■ **Task to carry out**: Will you return, word for word, only the lines from the top of the data below down to and including the one with "localparam logic [1:0] VERIFY"?

_ _ _ _ _

[config.mk]
export PLATFORM = sky130hd
export DESIGN_NAME = pw_change_ctrl
export DESIGN_NICKNAME = d
export VERILOG_FILES = /design/src/rtl/pw_change_ctrl.sv
export SDC_FILE = /design/constraint.sdc
export NUM_CORES = 1
export LEC_CHECK = 0
export CAP_MARGIN = 30
export CORE_MARGIN = 3
export CORE_UTILIZATION = 38
export DETAILED_ROUTE_END_ITERATION = 10
export PLACE_DENSITY_LB_ADDON = 0.08
export SLEW_MARGIN = 20
export SYNTH_ARGS = -nofsm -noshare
export SYNTH_HDL_FRONTEND = slang
export SYNTH_SLANG_ARGS = --single-unit
[constraint.sdc]
create_clock -name clk -period 2.9 [get_ports clk]
set_input_delay 0.58 -clock clk [delete_from_list [all_inputs] [get_ports clk]]
set_output_delay 0.58 -clock clk [all_outputs]
set_load 0.03 [all_outputs]
[src/rtl/pw_change_ctrl.sv]
// Password store with a serial verify / enter-new / confirm change sequence.
// Define PW_TIMEOUT_EN to abort an unfinished sequence after TIMEOUT idle cycles.
module pw_change_ctrl #(
  parameter int DIGITS        = 4,
  parameter int DW            = 4,
  parameter int DEFAULT_DIGIT = 6,
  parameter int TIMEOUT       = 1000000
) (
  input  logic                 clk,
  input  logic                 reset,
  input  logic                 change,
  input  logic [DW-1:0]        digit_in,
  input  logic                 digit_valid,
  input  logic                 cancel,
  output logic [DIGITS*DW-1:0] key_out,
  output logic                 busy,
  output logic [1:0]           state_out,
  output logic                 done,
  output logic                 err
);

  localparam logic [1:0] IDLE    = 2'd0;
  localparam logic [1:0] VERIFY  = 2'd1;
  localparam logic [1:0] NEW     = 2'd2;
  localparam logic [1:0] CONFIRM = 2'd3;
  localparam int CW = (DIGITS > 1) ? $clog2(DIGITS) : 1;

  logic [1:0]                 state;
  logic [CW-1:0]              cnt;
  logic                       mism_flag;
  logic [DIGITS-1:0][DW-1:0]  key;
  logic [DIGITS-1:0][DW-1:0]  shadow;
  logic                       last_digit;
  logic                       digit_mism;
  logic                       timeout_hit;

  assign key_out   = key;
  assign busy      = (state != IDLE);
  assign state_out = state;

  always_comb begin
    last_digit = (cnt == CW'(DIGITS - 1));
    digit_mism = 1'b0;
    if (state == VERIFY)
      digit_mism = (digit_in != key[cnt]);
    else if (state == CONFIRM)
      digit_mism = (digit_in != shadow[cnt]);
  end

`ifdef PW_TIMEOUT_EN
  localparam int TW = $clog2(TIMEOUT + 1);
  logic [TW-1:0] idle_cnt;

  // Idle counter restarts on every state entry and every accepted digit.
  always_ff @(posedge clk) begin
    if (reset || !busy || cancel || digit_valid || timeout_hit)
      idle_cnt <= '0;
    else
      idle_cnt <= idle_cnt + 1'b1;
  end

  assign timeout_hit = busy && !cancel && !digit_valid &&
                       (idle_cnt == TW'(TIMEOUT - 1));
`else
  assign timeout_hit = 1'b0;
`endif

  always_ff @(posedge clk) begin
    if (reset) begin
      state     <= IDLE;
      cnt       <= '0;
      mism_flag <= 1'b0;
      key       <= {DIGITS{DW'(DEFAULT_DIGIT)}};
      shadow    <= '0;
      done      <= 1'b0;
      err       <= 1'b0;
    end else begin
      done <= 1'b0;
      err  <= 1'b0;
      if (state == IDLE) begin
        if (change) begin
          state     <= VERIFY;
          cnt       <= '0;
          mism_flag <= 1'b0;
        end
      end else if (cancel) begin
        state     <= IDLE;
        cnt       <= '0;
        mism_flag <= 1'b0;
      end else if (digit_valid) begin
        if (state == NEW)
          shadow[cnt] <= digit_in;
        if (!last_digit) begin
          cnt       <= cnt + 1'b1;
          mism_flag <= mism_flag | digit_mism;
        end else begin
          // Final digit: decide the whole phase; the sticky flag starts clean next phase.
          cnt       <= '0;
          mism_flag <= 1'b0;
          case (state)
            VERIFY: begin
              if (mism_flag || digit_mism) begin
                err   <= 1'b1;
                state <= IDLE;
              end else begin
                state <= NEW;
              end
            end
            NEW: state <= CONFIRM;
            default: begin
              if (mism_flag || digit_mism) begin
                err <= 1'b1;
              end else begin
                key  <= shadow;
                done <= 1'b1;
              end
              state <= IDLE;
            end
          endcase
        end
      end else if (timeout_hit) begin
        err       <= 1'b1;
        state     <= IDLE;
        cnt       <= '0;
        mism_flag <= 1'b0;
      end
    end
  end

endmodule

==> results.py <==
metrics = {
    "critical_path": {
        "critPathRequiredTime_ps": 3130,
        "cp_data_arrival_time_ps": 2890,
        "reg2reg_to": "key_out[10]",
        "startpoint_type": "flip-flop",
        "r2r_slack_ps": 240,
        "path_max_fanout": 12,
        "r2r_start": "cnt[1]",
        "cp-end-kind": "flip-flop",
        "path_class": "reg -> reg",
        "setup.worst_path.start": "cnt[1]",
        "r2r_cells": 7,
        "cp-endpoint": "key_out[10]",
    },
    "clock_network": {
        "clkSinkCount": 39,
        "cts_buffer_depth": 2,
        "cts_buffers": 5,
        "h-tree-depth": 2,
        "ctsResizeCount": 0,
        "clock_latency_ps": 290,
        "cts_root_buf": "clkbuf_8",
        "postCtsHoldBufs": 0,
        "cts.clk_slew.worst_paths_ps": 80,
        "postCtsSetupBuffers": 0,
        "cts_tree": "built",
    },
    "power": {
        "p_switching_mw": 0.2737,
        "p_clk_frac": 0.451,
        "ir_drop_uv": 241.7,
        "switching_share": 0.2279,
        "p_seq_frac": 0.455,
        "internal_power_mw": 0.9273,
        "power_frac_comb": 0.094,
        "pwr_density_cell_nw_per_um2": 476.1,
        "p_leak_nw": 0.8598,
        "power_mw": 1.201,
    },
    "placed_design": {
        "place.gp.congestion": 0.7909,
        "dp_hpwl_um": 3566,
        "placed_cells": 314,
        "portBuffers": 29,
        "dp_slack_ps": 164.9,
        "placed_area_um2": 2390,
    },
    "die": {
        "die_h_um": 79.19,
        "core_um2": 5140,
        "fp.dieW_um": 79.19,
        "floorplan.die_area_um2": 6271,
        "io-pin-count": 30,
        "rows": 26,
        "start_util": 0.3961,
    },
    "detailed_routing": {
        "drt.antenna.violating_nets": 0,
        "drt_iter0_markers": 114,
        "vias": 1708,
        "detail_route.wirelength_um": 4858,
        "route.detailed.drc": 0,
        "drt_pass1_iterations": 4,
        "avgViaCountPerCell": 5.304,
        "wl_per_cell_um": 15.09,
    },
    "timing": {
        "worstMarginPinSlew_ps": 461.8,
        "hold_ws_ps": 472.8,
        "hold_viol_final": 0,
        "slew_headroom": 0.6889,
        "slew_viol_final": 0,
        "skew_ps": 9.812,
        "setup_viol": 0,
        "grt_setup_unrepaired": "no",
        "fin_setup_tns_ps": 0,
        "post-route-min-period_ps": 2661,
        "period_share": 0.9176,
        "finalWorstSetupSlack_ps": 239.0,
        "fmax_mhz": 375.8,
    },
    "logic_synthesis": {
        "synth_area_um2": 2036,
        "muxShareOfSynthArea": 0.1315,
        "synth-simple-area-share": 0.1955,
        "synth_xor_area_frac": 0.03872,
        "synthFlopType": "dfxtp_1",
        "synth_fp_nets": 240,
        "ys_seq_area_frac": 0.3835,
        "yosysTopAreaCellShare": 0.3835,
        "yosysWarningCount": 0,
        "async_reset_ff_frac": 0,
        "syn_area_per_cell_um2": 9.170,
        "synthAdderAreaFrac": 0.05532,
        "synth_cell_types": 35,
        "synth_area_leaders": "dfxtp_1, mux4_2, a21oi_1, ha_1, nand2_1",
        "ys_ff_latch": 39,
        "yosys.area.top_type": "dfxtp_1",
        "syn_inst": 222,
        "synth_compound_area_frac": 0.1395,
        "synth_top_family_by_area": "simple AND/OR/NAND/NOR gates",
        "synth-edff-count": 0,
    },
    "flow_run": {
        "maxCapViolCount": 0,
    },
    "global_routing": {
        "grt_usage": 0.1665,
        "antenna_found_initial": 0,
        "grt_pass1_wl_um": 8224,
        "grt_start_max_net_pins": 41,
        "grt_pass1_vias": 1710,
        "overflow": 0,
    },
    "finish": {
        "drive_gt1_frac": 0.1032,
        "design_area_um2": 2522,
        "syn2layout_area_growth_pct": 23.91,
        "antennaDiodeCount": 0,
        "final_cells": 322,
        "nets": 269,
        "num-fill-cells": 531,
        "post-route-util": 0.4908,
    },
    "outcome": {
        "status": "finished clean",
    },
    "hold_path": {
        "hold_class": "reg -> reg",
    },
}
==> per-layer routing <==
| layer | wire length [um] | up-vias | global-route usage |
|---|---|---|---|
| met3 | 235 | 5 | 0.03741 |
| met2 | 2289 | 34 | 0.2753 |
| li1 | - | 862 | - |
| met4 | 44 | 0 | 0.04296 |
| met5 | 0 | - | 0 |
| met1 | 2289 | 807 | 0.2192 |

_ _ _ _ _

■ **Solution for this task**:
[config.mk]
export PLATFORM = sky130hd
export DESIGN_NAME = pw_change_ctrl
export DESIGN_NICKNAME = d
export VERILOG_FILES = /design/src/rtl/pw_change_ctrl.sv
export SDC_FILE = /design/constraint.sdc
export NUM_CORES = 1
export LEC_CHECK = 0
export CAP_MARGIN = 30
export CORE_MARGIN = 3
export CORE_UTILIZATION = 38
export DETAILED_ROUTE_END_ITERATION = 10
export PLACE_DENSITY_LB_ADDON = 0.08
export SLEW_MARGIN = 20
export SYNTH_ARGS = -nofsm -noshare
export SYNTH_HDL_FRONTEND = slang
export SYNTH_SLANG_ARGS = --single-unit
[constraint.sdc]
create_clock -name clk -period 2.9 [get_ports clk]
set_input_delay 0.58 -clock clk [delete_from_list [all_inputs] [get_ports clk]]
set_output_delay 0.58 -clock clk [all_outputs]
set_load 0.03 [all_outputs]
[src/rtl/pw_change_ctrl.sv]
// Password store with a serial verify / enter-new / confirm change sequence.
// Define PW_TIMEOUT_EN to abort an unfinished sequence after TIMEOUT idle cycles.
module pw_change_ctrl #(
  parameter int DIGITS        = 4,
  parameter int DW            = 4,
  parameter int DEFAULT_DIGIT = 6,
  parameter int TIMEOUT       = 1000000
) (
  input  logic                 clk,
  input  logic                 reset,
  input  logic                 change,
  input  logic [DW-1:0]        digit_in,
  input  logic                 digit_valid,
  input  logic                 cancel,
  output logic [DIGITS*DW-1:0] key_out,
  output logic                 busy,
  output logic [1:0]           state_out,
  output logic                 done,
  output logic                 err
);

  localparam logic [1:0] IDLE    = 2'd0;
  localparam logic [1:0] VERIFY  = 2'd1;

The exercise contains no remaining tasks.